> **Materials provided**:
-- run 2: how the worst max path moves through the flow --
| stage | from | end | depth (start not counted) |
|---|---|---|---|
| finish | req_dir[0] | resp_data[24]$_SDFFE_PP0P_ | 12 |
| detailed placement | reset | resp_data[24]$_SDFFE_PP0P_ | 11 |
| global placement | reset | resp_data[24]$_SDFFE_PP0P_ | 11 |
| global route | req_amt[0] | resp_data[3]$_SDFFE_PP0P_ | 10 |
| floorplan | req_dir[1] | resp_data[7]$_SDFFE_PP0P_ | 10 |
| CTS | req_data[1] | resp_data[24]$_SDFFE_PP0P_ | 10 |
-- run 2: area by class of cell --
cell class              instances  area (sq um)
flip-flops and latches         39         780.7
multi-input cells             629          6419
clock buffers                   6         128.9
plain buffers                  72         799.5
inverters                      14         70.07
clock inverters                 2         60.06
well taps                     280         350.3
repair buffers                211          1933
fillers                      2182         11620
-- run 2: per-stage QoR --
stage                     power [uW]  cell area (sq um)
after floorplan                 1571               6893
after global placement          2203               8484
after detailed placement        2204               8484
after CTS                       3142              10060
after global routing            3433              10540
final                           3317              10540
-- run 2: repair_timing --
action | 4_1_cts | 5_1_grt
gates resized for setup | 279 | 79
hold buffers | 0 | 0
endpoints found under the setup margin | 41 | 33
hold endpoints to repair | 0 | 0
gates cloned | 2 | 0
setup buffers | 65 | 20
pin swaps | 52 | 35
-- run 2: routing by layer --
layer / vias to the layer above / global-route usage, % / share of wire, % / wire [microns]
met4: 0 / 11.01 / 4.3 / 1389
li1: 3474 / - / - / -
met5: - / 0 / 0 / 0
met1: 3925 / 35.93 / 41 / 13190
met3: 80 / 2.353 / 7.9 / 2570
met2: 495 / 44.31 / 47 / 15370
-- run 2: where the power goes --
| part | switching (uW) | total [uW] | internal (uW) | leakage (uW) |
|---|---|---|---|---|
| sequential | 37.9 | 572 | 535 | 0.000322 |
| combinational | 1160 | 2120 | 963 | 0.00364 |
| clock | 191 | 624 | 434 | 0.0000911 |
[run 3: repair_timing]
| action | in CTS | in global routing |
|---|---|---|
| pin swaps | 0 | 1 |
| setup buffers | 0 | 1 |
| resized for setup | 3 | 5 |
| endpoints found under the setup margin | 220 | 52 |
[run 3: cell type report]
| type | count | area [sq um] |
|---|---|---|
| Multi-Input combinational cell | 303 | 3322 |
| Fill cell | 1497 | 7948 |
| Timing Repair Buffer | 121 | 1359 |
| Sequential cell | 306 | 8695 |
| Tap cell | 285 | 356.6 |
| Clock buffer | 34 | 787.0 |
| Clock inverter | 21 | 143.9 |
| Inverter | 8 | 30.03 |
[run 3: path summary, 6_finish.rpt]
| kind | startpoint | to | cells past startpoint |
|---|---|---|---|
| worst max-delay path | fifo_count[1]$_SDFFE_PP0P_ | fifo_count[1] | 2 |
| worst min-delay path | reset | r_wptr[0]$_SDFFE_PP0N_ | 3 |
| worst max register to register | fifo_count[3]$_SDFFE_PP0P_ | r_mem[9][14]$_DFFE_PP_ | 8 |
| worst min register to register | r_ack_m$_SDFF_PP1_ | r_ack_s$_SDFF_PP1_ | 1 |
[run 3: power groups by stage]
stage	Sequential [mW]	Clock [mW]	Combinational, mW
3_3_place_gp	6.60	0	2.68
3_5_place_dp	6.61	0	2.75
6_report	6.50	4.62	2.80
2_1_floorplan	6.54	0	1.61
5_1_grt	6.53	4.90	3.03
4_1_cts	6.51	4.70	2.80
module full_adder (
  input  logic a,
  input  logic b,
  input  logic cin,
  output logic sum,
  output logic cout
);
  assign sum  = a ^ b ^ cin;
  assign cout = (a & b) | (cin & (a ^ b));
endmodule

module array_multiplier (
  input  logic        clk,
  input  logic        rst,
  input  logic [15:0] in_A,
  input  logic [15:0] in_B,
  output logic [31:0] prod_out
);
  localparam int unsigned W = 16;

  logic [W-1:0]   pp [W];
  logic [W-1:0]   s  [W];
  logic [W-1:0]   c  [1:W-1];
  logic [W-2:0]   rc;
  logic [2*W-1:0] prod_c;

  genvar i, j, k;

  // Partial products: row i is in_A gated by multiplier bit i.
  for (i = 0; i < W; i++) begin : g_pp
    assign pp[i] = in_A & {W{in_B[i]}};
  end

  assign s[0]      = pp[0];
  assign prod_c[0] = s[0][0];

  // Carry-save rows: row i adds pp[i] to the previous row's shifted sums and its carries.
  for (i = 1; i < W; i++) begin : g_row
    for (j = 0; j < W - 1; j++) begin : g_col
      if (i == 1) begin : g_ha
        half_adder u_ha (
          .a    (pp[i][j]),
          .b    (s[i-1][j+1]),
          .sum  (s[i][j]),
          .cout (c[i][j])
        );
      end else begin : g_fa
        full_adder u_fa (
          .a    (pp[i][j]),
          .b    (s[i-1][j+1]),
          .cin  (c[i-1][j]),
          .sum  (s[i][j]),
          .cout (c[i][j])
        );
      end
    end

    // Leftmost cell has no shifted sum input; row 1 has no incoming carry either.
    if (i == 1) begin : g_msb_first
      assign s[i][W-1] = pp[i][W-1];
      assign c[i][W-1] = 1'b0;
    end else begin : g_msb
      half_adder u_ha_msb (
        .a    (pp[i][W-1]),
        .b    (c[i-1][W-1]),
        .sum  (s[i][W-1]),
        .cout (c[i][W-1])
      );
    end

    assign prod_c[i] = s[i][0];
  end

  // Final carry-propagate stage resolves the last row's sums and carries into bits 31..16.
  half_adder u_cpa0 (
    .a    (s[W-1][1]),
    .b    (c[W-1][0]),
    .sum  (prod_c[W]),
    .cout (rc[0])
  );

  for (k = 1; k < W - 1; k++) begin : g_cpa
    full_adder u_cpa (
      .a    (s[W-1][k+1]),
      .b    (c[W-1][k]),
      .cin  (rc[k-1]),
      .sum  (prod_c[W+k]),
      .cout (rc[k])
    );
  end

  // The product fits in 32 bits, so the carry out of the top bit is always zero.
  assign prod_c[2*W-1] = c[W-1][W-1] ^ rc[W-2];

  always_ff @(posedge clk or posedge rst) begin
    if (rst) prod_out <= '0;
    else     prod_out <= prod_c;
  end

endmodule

* * *

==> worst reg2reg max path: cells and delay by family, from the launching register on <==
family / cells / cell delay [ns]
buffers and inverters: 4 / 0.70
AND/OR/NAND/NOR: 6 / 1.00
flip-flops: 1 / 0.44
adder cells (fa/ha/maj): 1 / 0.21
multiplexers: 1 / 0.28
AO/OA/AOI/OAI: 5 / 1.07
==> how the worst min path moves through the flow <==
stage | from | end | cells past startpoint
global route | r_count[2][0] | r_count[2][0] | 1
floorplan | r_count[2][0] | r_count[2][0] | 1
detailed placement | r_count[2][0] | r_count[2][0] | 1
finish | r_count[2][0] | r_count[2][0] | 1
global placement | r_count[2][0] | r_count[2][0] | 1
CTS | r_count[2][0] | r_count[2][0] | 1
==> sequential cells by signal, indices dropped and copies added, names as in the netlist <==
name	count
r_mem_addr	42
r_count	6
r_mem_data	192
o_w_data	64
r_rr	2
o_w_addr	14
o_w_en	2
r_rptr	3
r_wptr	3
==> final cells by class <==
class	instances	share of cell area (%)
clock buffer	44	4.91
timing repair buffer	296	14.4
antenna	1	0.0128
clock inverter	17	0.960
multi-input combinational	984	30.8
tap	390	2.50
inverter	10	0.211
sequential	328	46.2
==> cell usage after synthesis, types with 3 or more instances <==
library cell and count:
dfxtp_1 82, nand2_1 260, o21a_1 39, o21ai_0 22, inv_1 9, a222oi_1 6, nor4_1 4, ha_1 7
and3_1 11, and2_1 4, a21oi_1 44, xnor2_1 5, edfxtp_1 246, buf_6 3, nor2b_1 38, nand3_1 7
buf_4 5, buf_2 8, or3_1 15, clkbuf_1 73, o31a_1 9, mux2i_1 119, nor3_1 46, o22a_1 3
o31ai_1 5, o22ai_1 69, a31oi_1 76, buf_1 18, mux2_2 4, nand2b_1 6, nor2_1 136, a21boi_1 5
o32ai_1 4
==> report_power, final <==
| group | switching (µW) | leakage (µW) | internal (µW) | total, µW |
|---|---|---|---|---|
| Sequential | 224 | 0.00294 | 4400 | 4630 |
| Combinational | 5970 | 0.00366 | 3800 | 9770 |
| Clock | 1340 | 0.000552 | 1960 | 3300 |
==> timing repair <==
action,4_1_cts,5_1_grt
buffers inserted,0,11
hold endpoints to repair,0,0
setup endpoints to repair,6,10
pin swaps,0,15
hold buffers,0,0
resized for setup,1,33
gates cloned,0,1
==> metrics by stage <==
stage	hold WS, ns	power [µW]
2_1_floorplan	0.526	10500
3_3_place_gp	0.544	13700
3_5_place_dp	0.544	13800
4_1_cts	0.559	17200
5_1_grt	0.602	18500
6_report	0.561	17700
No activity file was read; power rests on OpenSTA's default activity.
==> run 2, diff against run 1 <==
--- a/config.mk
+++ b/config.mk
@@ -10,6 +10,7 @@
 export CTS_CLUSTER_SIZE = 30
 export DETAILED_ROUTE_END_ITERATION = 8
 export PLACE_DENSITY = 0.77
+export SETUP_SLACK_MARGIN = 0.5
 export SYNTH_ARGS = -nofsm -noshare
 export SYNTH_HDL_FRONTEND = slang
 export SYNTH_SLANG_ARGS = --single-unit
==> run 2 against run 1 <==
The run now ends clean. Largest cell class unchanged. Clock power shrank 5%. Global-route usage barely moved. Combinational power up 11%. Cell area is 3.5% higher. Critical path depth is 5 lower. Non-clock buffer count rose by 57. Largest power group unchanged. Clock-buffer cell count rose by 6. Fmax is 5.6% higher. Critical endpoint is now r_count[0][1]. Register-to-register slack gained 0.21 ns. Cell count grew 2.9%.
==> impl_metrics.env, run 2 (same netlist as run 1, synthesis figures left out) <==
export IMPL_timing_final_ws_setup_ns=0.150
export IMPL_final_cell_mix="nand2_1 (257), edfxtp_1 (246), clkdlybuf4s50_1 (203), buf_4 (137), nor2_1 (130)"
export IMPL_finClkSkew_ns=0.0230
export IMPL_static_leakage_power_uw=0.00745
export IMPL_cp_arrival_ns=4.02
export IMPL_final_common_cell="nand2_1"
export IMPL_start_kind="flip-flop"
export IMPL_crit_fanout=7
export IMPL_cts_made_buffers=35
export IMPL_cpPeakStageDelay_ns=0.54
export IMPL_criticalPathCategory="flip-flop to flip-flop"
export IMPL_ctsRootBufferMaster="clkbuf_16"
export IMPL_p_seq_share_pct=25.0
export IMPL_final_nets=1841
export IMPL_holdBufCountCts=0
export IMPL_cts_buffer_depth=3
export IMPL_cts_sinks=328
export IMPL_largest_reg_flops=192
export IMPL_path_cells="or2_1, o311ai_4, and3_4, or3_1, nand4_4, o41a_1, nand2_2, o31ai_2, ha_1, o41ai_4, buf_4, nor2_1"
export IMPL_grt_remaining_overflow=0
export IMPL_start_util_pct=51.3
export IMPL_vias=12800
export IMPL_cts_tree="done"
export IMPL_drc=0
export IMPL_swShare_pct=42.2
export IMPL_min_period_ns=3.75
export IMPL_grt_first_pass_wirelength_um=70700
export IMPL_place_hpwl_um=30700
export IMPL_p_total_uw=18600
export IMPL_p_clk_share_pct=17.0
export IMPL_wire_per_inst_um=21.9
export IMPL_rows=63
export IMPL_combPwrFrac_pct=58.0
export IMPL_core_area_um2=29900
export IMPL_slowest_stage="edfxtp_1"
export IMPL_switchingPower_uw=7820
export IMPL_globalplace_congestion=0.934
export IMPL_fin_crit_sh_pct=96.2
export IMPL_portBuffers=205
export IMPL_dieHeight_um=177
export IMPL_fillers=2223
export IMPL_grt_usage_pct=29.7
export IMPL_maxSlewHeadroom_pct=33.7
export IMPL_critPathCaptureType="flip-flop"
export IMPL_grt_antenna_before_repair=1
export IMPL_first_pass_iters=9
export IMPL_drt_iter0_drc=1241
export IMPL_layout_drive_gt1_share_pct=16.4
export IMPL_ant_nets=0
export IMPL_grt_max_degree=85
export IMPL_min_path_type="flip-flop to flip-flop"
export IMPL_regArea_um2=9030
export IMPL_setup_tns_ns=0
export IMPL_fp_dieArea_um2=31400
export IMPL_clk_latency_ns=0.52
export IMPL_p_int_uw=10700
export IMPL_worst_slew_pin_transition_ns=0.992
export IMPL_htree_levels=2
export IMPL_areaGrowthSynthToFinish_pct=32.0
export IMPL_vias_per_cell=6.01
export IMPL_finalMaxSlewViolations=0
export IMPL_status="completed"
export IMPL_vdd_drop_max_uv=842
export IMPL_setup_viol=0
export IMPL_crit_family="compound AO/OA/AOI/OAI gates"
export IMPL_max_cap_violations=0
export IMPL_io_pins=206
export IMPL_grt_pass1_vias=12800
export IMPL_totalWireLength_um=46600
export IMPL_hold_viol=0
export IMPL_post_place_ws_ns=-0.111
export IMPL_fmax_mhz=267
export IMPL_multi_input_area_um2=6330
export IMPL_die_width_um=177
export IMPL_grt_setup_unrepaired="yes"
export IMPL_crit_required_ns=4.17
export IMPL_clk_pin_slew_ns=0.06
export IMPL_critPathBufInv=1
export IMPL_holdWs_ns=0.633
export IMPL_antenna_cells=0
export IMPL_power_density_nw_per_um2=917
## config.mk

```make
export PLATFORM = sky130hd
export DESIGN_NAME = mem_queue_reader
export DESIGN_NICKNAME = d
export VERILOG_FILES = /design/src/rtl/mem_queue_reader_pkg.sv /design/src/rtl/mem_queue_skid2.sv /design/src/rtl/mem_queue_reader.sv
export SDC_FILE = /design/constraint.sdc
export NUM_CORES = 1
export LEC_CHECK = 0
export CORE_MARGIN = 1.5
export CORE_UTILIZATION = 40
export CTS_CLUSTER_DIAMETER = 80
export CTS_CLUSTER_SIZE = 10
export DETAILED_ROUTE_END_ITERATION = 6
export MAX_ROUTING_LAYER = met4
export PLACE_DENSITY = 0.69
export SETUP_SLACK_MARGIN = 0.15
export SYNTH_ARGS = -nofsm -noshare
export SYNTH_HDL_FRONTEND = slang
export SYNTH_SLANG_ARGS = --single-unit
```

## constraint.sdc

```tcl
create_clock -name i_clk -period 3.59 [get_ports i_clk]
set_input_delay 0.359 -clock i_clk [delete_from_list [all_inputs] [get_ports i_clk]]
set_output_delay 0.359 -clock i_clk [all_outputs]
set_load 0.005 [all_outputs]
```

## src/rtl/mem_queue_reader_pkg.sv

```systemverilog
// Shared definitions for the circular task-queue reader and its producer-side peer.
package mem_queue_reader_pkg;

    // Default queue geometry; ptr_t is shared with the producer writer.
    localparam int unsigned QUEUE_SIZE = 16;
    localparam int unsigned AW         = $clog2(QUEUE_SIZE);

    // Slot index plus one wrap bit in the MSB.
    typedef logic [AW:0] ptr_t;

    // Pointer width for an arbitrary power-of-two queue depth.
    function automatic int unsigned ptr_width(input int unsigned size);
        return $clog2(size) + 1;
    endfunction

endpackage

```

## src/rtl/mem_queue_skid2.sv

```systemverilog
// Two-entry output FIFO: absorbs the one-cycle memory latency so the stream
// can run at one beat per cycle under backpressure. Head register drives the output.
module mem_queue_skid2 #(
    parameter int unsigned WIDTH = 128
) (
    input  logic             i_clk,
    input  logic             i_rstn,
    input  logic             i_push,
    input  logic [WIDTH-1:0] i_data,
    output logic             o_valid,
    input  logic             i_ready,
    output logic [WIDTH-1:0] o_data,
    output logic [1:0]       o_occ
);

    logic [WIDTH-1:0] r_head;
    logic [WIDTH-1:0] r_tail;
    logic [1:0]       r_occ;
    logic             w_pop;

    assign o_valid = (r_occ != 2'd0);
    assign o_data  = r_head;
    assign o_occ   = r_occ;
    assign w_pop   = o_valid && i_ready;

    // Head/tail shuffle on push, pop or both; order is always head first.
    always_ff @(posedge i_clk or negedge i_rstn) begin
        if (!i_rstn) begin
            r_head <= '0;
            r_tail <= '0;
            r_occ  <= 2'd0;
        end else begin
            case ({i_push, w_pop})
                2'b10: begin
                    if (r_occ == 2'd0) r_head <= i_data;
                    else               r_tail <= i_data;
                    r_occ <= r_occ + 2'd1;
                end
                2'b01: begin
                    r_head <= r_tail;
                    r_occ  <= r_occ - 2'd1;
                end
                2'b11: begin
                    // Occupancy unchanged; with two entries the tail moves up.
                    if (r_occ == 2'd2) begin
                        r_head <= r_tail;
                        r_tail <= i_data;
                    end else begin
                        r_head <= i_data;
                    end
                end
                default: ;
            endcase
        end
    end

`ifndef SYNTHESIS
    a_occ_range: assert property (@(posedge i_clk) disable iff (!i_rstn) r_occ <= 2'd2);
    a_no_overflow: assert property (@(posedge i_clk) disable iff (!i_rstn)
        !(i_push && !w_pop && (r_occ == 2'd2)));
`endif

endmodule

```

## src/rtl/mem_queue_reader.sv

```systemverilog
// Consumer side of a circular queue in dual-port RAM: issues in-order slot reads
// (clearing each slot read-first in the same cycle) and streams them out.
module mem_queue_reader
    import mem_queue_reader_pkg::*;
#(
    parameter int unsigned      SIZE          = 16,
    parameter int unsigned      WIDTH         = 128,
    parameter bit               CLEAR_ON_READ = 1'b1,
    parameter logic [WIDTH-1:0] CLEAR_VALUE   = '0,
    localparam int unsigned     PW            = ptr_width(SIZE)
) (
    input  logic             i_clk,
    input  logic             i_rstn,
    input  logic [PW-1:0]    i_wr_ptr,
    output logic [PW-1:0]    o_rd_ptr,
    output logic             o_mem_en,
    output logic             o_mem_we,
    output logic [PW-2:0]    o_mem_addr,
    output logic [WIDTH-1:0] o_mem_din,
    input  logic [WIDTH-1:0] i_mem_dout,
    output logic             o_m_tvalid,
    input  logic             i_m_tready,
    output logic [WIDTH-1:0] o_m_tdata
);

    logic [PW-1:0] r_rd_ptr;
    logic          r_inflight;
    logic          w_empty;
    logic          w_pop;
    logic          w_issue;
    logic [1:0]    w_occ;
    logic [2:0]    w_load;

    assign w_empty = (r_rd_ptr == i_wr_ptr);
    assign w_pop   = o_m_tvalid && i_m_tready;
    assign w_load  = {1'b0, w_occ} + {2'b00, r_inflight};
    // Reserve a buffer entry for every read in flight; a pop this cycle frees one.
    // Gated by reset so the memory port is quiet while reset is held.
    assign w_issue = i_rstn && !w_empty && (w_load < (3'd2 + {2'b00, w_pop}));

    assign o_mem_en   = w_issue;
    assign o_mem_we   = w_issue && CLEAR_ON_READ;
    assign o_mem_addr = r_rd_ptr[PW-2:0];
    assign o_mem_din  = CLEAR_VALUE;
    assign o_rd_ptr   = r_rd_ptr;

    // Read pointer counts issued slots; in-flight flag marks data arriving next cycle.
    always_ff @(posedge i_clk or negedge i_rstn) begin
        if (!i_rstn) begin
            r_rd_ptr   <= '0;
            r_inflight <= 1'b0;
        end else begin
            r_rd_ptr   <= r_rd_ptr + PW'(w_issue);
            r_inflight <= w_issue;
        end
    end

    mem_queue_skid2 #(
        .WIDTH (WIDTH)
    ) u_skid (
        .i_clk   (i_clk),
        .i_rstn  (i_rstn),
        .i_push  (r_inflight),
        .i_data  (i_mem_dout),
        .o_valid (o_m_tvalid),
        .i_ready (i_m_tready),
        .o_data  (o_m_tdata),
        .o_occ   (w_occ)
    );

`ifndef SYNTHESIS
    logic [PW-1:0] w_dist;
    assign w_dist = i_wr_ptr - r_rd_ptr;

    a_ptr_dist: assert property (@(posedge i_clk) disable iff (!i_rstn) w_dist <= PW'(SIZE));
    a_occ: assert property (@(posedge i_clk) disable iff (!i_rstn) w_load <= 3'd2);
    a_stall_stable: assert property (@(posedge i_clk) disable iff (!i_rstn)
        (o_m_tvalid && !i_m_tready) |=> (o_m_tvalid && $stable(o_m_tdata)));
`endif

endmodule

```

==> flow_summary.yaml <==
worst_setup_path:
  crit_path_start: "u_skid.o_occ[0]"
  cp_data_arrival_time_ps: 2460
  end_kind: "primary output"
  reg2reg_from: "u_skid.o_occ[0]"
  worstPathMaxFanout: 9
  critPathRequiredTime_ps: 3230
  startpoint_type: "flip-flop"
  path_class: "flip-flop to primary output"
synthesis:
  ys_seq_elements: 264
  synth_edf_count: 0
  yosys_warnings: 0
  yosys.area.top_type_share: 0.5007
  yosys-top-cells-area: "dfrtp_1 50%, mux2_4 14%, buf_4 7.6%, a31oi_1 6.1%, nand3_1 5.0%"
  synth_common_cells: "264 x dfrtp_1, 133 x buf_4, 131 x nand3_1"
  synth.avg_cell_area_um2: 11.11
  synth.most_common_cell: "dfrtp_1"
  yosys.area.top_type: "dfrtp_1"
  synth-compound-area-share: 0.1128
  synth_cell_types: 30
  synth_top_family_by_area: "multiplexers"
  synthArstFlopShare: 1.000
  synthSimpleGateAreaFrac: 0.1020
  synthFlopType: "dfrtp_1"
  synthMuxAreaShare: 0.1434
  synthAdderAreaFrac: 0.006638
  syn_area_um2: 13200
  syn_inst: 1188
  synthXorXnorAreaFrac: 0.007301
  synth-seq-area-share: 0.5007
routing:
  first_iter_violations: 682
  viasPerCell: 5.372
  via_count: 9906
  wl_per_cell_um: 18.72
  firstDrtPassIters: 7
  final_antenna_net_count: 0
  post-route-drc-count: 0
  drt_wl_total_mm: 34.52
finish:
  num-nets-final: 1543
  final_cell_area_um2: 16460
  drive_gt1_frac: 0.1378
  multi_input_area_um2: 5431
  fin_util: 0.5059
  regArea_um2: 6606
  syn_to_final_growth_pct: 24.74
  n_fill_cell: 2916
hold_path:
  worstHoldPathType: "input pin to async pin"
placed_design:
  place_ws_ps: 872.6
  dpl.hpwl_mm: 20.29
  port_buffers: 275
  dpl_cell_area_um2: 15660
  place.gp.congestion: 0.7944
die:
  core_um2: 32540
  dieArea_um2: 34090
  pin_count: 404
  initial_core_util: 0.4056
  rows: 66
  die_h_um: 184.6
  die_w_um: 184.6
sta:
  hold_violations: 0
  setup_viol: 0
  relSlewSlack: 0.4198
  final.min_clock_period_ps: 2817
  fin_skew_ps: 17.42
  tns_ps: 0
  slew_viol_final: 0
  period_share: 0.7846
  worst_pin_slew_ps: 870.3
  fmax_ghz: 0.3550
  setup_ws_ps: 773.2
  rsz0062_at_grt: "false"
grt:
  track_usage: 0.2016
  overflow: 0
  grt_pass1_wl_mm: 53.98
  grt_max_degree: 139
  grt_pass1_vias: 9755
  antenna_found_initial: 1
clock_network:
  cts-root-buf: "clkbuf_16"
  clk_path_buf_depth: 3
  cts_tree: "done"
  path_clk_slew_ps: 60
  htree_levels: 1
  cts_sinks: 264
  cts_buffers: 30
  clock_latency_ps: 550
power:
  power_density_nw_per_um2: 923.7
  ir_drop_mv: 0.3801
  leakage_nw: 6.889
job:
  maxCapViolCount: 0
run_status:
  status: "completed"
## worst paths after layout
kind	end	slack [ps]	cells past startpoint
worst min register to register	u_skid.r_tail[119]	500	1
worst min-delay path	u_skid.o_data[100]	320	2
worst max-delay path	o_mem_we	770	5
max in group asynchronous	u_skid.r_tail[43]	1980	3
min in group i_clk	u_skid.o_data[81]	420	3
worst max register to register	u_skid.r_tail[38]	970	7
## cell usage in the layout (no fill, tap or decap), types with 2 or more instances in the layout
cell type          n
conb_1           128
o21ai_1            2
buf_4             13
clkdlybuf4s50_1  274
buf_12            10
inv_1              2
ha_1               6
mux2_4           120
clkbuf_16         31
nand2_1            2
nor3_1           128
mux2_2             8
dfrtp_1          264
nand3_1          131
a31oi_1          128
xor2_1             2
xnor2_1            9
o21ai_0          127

> **Assigned task**: In the listing above, show every line with the word "placement".

> **Finished exercise**:
| detailed placement | reset | resp_data[24]$_SDFFE_PP0P_ | 11 |
| global placement | reset | resp_data[24]$_SDFFE_PP0P_ | 11 |
after global placement          2203               8484
after detailed placement        2204               8484
detailed placement | r_count[2][0] | r_count[2][0] | 1
global placement | r_count[2][0] | r_count[2][0] | 1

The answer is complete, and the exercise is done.